These agencies have historically played a crucial role in financing fossil fuel projects by de-risking investments for private lenders. This influence is massive — comparable to multilateral development banks — yet their role in shaping the energy transition has been largely underexplored in academic research.
In our study, we found a clear trend:
ECAs are slowly pivoting towards renewable energy, but fossil fuel projects still receive a large share of support, even as international pledges like the Glasgow Statement call for the phasing out of international fossil fuel financing.
Our paper shows that, in 2013, only 9% of ECA energy commitments went to renewable energy technologies (RETs). By 2023, that share had jumped to over 40%.

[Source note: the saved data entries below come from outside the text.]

This is an optimization exercise on Yosys and OpenROAD, whose aim is small area and a short achievable clock period, not a production implementation. Power is estimated from default activity; no workload was simulated.

before:
// mem_ecc_codec
module mem_ecc_codec (
    input  wire        clk,
    input  wire        rst_n,
    input  wire        in_valid,
    input  wire [1:0]  in_op,
    input  wire [63:0] in_data,
    input  wire [7:0]  in_check,
    output reg         out_valid,
    output wire [63:0] out_data,
    output wire [7:0]  out_check,
    output wire [1:0]  out_status,
    output wire [7:0]  out_syndrome,
    output wire [6:0]  out_pos
);
Size: about 170 I/O pins.
export LEC_CHECK = 0
export CAP_MARGIN = 20
export CORE_MARGIN = 2
export CORE_UTILIZATION = 40
export SETUP_SLACK_MARGIN = 3.5
export SLEW_MARGIN = 20
create_clock -name core_clock -period 8.0 [get_ports {clk}]
standard.sh (not shown) runs the stock make flow with config.mk's settings and CLKGATE_MAP_FILE= SYNTH_SCRIPT=/design/flow/synth_recipe.tcl, a recipe that flattens the netlist after the stock synthesis.
==> flow/flow/run.sh <==
#!/bin/bash
# Standard layout, with plain buffers on the ports instead of the delay cells
# buffer_ports picks by default.
set -euo pipefail
bash standard.sh BUFFER_PORTS_ARGS="-buffer_cell sky130_fd_sc_hd__buf_1" finish > make_finish.log 2>&1
## Diff of input files: after against before
diff --git a/flow/design.v b/flow/design.v
--- a/flow/design.v
+++ b/flow/design.v
@@ -271,28 +271,37 @@
         end
     end
     wire [63:0] hm;
     genvar g;
     generate for (g = 0; g < 64; g = g + 1) begin : g_hm
         assign hm[g] = lo[HCOL[8*g +: 4]] & hi[HCOL[8*g+4 +: 4]];
     end endgenerate
     wire [7:0] hcf = {hi[8] & lo[0], hi[4] & lo[0], hi[2] & lo[0], hi[1] & lo[0],
                       lo[8] & hi[0], lo[4] & hi[0], lo[2] & hi[0], lo[1] & hi[0]};
     reg [6:0] hps;
+    reg       hit;
     integer   k, i;
     always @* begin
         hps = 7'd0;
-        for (k = 0; k < 64; k = k + 1) if (hm[k]) hps = hps | k[6:0];
-        for (i = 0; i < 8; i = i + 1) if (hcf[i]) hps = hps | (7'd64 + i[6:0]);
+        hit = 1'b0;
+        for (k = 0; k < 64; k = k + 1)
+            if (t_q == HCOL[8*k +: 8]) begin
+                hps = k[6:0];
+                hit = 1'b1;
+            end
+        for (i = 0; i < 8; i = i + 1)
+            if (t_q == (8'h01 << i)) begin
+                hps = 7'd64 + i[6:0];
+                hit = 1'b1;
+            end
     end
-    wire hit = |hm | |hcf;
-    wire [1:0] hst = {hdec_q & (t_q != 8'h00) & ~hit, hit};
+    wire [1:0] hst = {hdec_q & (t_q != 8'h00) & ~hit, hdec_q & hit};
     wire [2:0] a0q = d_q[34:32], a1q = d_q[37:35];
     wire [4:0] b0q = d_q[42:38], b1q = d_q[47:43];
     reg  [2:0] jm3q;
     reg  [4:0] jm5q;
     integer    r, q;
     always @* begin
         for (r = 0; r < 3; r = r + 1) begin
             jm3q[r] = 1'b0;
             for (q = 0; q < 3; q = q + 1) jm3q[r] = jm3q[r] | (a0q[q] & a1q[(q + r) % 3]);
         end
@@ -316,12 +325,12 @@
     wire [3:0] rps  = {re[8] | re[9], re[4] | re[5] | re[6] | re[7],
                        re[2] | re[3] | re[6] | re[7], re[1] | re[3] | re[5] | re[7] | re[9]};
     wire [1:0] rst  = {rdec_q & (t_q != 8'h00) & ~rhit, rdec_q & rhit};
     wire senc = op1_q & ~dec_q;
     assign out_data[31:0]  = d_q[31:0] ^ (hm[31:0] | rfl);
     assign out_data[47:32] = (d_q[47:32] ^ hm[47:32]) & {16{op1_q}};
     assign out_data[63:48] = d_q[63:48] ^ hm[63:48];
     assign out_check       = senc ? t_q : (c_q ^ (hcf | rcf));
     assign out_status      = op1_q ? hst : rst;
     assign out_syndrome    = t_q & {8{dec_q}};
-    assign out_pos         = op1_q ? hps : {3'b000, rps & {4{rdec_q}}};
+    assign out_pos         = op1_q ? (hps & {7{hdec_q}}) : {3'b000, rps & {4{rdec_q}}};
 endmodule
after vs before: count of plain and timing-repair buffers in the layout up in after. Detailed-routed wire length on met2, after vs before: down by a few percent. Comparing before with after, the worst hold margin came out essentially unchanged. Compared with before, after shows switching power share of the total higher by 2.2 points. Re met2 usage in global routing: after is 2.9 points down on before. Comparing after and before, the lower cell area after layout was measured on before. When the final numbers for after and before were put side by side, the total routing usage reported by global routing turned out to be smaller in after. after: final critical path time including I/O delays and setup 0.041 ns below before.
No functional check of the RTL was part of any run of this note.

## static timing again, ports no longer ideal
In the flow no input, the clock included, has a driving cell. The finished layouts below were timed again as built, in two steps.
Step 1 sets driving cells, clkbuf_16 on the clock port and buf_2 on the other inputs (assumed; they add their load-dependent delay and slew).
Step 2, shift: input delay + t, output delay - t, t = (earliest + latest rising clock arrival at the registers) / 2. This alone moves slack from input paths to output paths.
a / b / c = ideal ports / drivers / drivers and shift; a / b = the first two.
run	t (ns)	setup slack, ns	hold slack, ns	worst setup path after step 2	clock arrival spread, ns
before	0.389	3.589 / 3.543 / 3.377	1.441 / 1.417 / 1.805	input to register	0.013 / 0.013
after	0.380	3.630 / 3.591 / 3.458	1.443 / 1.424 / 1.803	input to register	0.012 / 0.011
After both steps every run listed still meets setup and hold. The setup slack of before, which loses most, moves by -0.046 ns with the drivers and by -0.212 ns with both steps.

While this suggests a significant shift, the total dollar amount of fossil fuel financing remains high.
Certain ECAs, particularly those in Europe, have made stronger commitments to “greening” their portfolios, while others — like those in Japan, South Korea and China — continue to support fossil fuel infrastructure.
Breaking down financing patterns reveals important nuances:
Coal financing has has sharply declined among OECD ECAs, following the adoption of international restrictions. However, some non-OECD countries continue to finance coal projects, particularly in emerging economies.
Oil and gas projects still dominate ECA commitments, especially in the early stages of production and transportation. Even as financing for coal declines, oil and gas deals receive billions in state-backed support.
Wind energy leads the charge in renewables financing, with large offshore projects securing significant ECA backing. Solar and hydrogen projects, while growing, still lag behind.
One of the most striking findings of our research is that ECA-backed renewable energy investments are overwhelmingly concentrated in high-income countries.
Developing nations — where clean energy investment is most needed — receive little support, a trend driven by the high perceived financial risks, and a lack of strong policy incentives.
Why do some ECAs lead in the energy transition while others lag behind?
A key factor is their mandate and political will of their respective governments. Many ECAs are designed primarily to promote national exports and domestic job creation, with little regard for climate or sustainability objectives. This narrow focus has made it difficult for ECAs to pivot away from fossil fuels, even when their governments have pledged to do so.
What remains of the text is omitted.